» **WORK INSTRUCTION**
When a line of the entries contains "gates", please list that line.

» **EXCERPTED DATA**
▬▬▬▬▬▬
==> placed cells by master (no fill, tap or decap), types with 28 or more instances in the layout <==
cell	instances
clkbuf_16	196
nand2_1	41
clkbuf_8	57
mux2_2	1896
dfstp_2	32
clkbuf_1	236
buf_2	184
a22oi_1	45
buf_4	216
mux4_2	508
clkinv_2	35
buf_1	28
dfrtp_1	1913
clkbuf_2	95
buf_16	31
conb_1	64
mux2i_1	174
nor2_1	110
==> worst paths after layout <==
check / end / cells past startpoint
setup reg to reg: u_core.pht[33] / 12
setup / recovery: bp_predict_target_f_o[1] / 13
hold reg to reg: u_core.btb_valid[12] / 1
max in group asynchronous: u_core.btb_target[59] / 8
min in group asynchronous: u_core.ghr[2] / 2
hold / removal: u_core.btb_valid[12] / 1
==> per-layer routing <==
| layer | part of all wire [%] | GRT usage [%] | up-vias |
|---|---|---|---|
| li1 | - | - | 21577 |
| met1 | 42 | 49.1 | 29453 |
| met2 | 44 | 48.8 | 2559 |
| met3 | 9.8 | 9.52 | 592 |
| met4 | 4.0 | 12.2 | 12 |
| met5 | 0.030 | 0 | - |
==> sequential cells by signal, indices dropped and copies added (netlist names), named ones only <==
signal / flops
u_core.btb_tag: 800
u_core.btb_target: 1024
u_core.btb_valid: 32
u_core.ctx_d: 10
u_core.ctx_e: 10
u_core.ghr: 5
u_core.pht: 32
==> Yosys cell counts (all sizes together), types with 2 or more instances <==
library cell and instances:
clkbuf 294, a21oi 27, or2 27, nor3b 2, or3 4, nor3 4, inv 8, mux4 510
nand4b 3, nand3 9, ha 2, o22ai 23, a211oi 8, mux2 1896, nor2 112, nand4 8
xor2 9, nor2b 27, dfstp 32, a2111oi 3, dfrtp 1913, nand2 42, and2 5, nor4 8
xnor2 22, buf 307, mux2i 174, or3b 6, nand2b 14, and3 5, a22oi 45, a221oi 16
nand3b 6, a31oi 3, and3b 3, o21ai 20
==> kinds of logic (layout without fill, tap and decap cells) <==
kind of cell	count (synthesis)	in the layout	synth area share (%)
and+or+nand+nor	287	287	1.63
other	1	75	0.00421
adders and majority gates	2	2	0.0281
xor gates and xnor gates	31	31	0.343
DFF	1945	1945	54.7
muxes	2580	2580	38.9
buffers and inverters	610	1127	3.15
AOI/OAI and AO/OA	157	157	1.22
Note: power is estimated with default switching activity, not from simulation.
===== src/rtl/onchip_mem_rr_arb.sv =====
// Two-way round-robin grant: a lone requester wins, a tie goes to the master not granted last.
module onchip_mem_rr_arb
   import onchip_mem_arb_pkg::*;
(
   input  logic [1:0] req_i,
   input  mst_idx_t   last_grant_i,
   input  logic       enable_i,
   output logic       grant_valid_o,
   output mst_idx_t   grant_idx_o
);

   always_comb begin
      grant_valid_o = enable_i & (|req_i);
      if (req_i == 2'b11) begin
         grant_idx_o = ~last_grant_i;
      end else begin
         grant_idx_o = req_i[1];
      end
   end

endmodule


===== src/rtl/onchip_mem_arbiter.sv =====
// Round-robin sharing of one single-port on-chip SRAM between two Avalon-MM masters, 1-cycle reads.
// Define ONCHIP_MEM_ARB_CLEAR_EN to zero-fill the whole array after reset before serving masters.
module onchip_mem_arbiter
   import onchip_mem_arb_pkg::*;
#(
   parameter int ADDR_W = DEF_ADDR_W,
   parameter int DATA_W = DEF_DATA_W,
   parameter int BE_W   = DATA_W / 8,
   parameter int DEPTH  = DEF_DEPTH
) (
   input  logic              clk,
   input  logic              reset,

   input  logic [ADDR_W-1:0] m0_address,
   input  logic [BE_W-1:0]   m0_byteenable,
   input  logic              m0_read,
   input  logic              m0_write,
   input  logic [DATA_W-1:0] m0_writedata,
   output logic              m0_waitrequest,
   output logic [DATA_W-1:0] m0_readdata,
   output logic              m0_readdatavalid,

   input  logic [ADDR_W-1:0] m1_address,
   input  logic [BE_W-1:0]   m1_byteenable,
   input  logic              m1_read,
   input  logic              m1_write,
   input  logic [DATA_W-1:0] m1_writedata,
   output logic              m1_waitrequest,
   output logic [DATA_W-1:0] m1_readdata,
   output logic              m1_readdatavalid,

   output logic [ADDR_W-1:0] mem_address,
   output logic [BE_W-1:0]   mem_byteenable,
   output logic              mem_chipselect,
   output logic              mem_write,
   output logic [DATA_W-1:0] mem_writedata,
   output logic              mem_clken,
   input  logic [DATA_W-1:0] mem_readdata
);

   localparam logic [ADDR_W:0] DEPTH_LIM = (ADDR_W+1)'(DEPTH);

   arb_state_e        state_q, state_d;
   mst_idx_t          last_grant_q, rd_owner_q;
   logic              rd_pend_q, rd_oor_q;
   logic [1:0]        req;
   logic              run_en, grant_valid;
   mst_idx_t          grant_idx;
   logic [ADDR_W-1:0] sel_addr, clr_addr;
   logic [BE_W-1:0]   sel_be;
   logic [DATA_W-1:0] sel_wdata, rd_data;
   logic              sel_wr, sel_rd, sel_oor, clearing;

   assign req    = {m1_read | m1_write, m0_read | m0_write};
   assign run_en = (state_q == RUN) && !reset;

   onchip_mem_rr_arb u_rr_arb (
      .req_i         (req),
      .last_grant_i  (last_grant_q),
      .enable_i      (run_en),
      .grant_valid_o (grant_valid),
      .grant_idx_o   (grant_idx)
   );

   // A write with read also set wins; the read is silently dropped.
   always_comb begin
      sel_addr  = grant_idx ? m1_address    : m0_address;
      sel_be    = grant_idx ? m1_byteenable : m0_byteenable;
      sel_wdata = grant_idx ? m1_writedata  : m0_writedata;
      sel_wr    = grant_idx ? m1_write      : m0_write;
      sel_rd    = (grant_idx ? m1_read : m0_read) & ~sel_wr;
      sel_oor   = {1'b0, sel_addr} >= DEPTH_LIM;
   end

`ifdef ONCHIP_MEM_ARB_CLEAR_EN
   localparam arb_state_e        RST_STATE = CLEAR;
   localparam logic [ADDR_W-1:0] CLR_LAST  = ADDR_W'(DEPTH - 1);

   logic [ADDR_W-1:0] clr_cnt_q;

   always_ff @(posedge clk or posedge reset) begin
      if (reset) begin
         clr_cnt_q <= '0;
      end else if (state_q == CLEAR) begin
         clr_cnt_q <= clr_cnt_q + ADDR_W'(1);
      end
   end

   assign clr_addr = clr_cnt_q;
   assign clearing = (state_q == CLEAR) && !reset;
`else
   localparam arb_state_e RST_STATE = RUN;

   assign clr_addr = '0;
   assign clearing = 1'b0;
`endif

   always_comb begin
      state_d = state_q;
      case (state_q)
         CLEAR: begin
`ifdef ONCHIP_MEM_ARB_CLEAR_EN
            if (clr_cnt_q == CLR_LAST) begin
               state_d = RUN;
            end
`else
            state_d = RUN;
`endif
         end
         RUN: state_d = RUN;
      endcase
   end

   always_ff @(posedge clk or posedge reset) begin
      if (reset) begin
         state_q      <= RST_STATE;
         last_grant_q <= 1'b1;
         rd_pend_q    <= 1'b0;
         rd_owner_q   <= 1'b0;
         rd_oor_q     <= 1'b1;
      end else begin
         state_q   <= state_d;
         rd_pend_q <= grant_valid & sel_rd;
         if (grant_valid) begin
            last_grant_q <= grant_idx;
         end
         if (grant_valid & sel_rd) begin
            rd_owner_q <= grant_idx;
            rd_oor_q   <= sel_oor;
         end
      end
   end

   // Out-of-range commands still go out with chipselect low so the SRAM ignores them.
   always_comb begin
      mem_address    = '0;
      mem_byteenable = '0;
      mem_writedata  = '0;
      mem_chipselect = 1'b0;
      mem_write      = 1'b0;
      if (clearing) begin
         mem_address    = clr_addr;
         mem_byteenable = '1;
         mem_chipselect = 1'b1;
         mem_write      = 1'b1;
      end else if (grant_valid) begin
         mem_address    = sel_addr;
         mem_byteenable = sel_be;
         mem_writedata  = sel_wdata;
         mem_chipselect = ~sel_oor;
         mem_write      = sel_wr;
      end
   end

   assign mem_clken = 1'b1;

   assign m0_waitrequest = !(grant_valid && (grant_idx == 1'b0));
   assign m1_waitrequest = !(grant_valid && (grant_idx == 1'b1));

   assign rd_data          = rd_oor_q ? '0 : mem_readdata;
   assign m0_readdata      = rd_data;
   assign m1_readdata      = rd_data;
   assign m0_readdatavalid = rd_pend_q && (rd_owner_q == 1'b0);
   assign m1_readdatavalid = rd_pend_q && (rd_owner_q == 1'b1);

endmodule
▬▬▬▬▬▬
» **ANSWER FOR THIS EXERCISE**
adders and majority gates	2	2	0.0281
xor gates and xnor gates	31	31	0.343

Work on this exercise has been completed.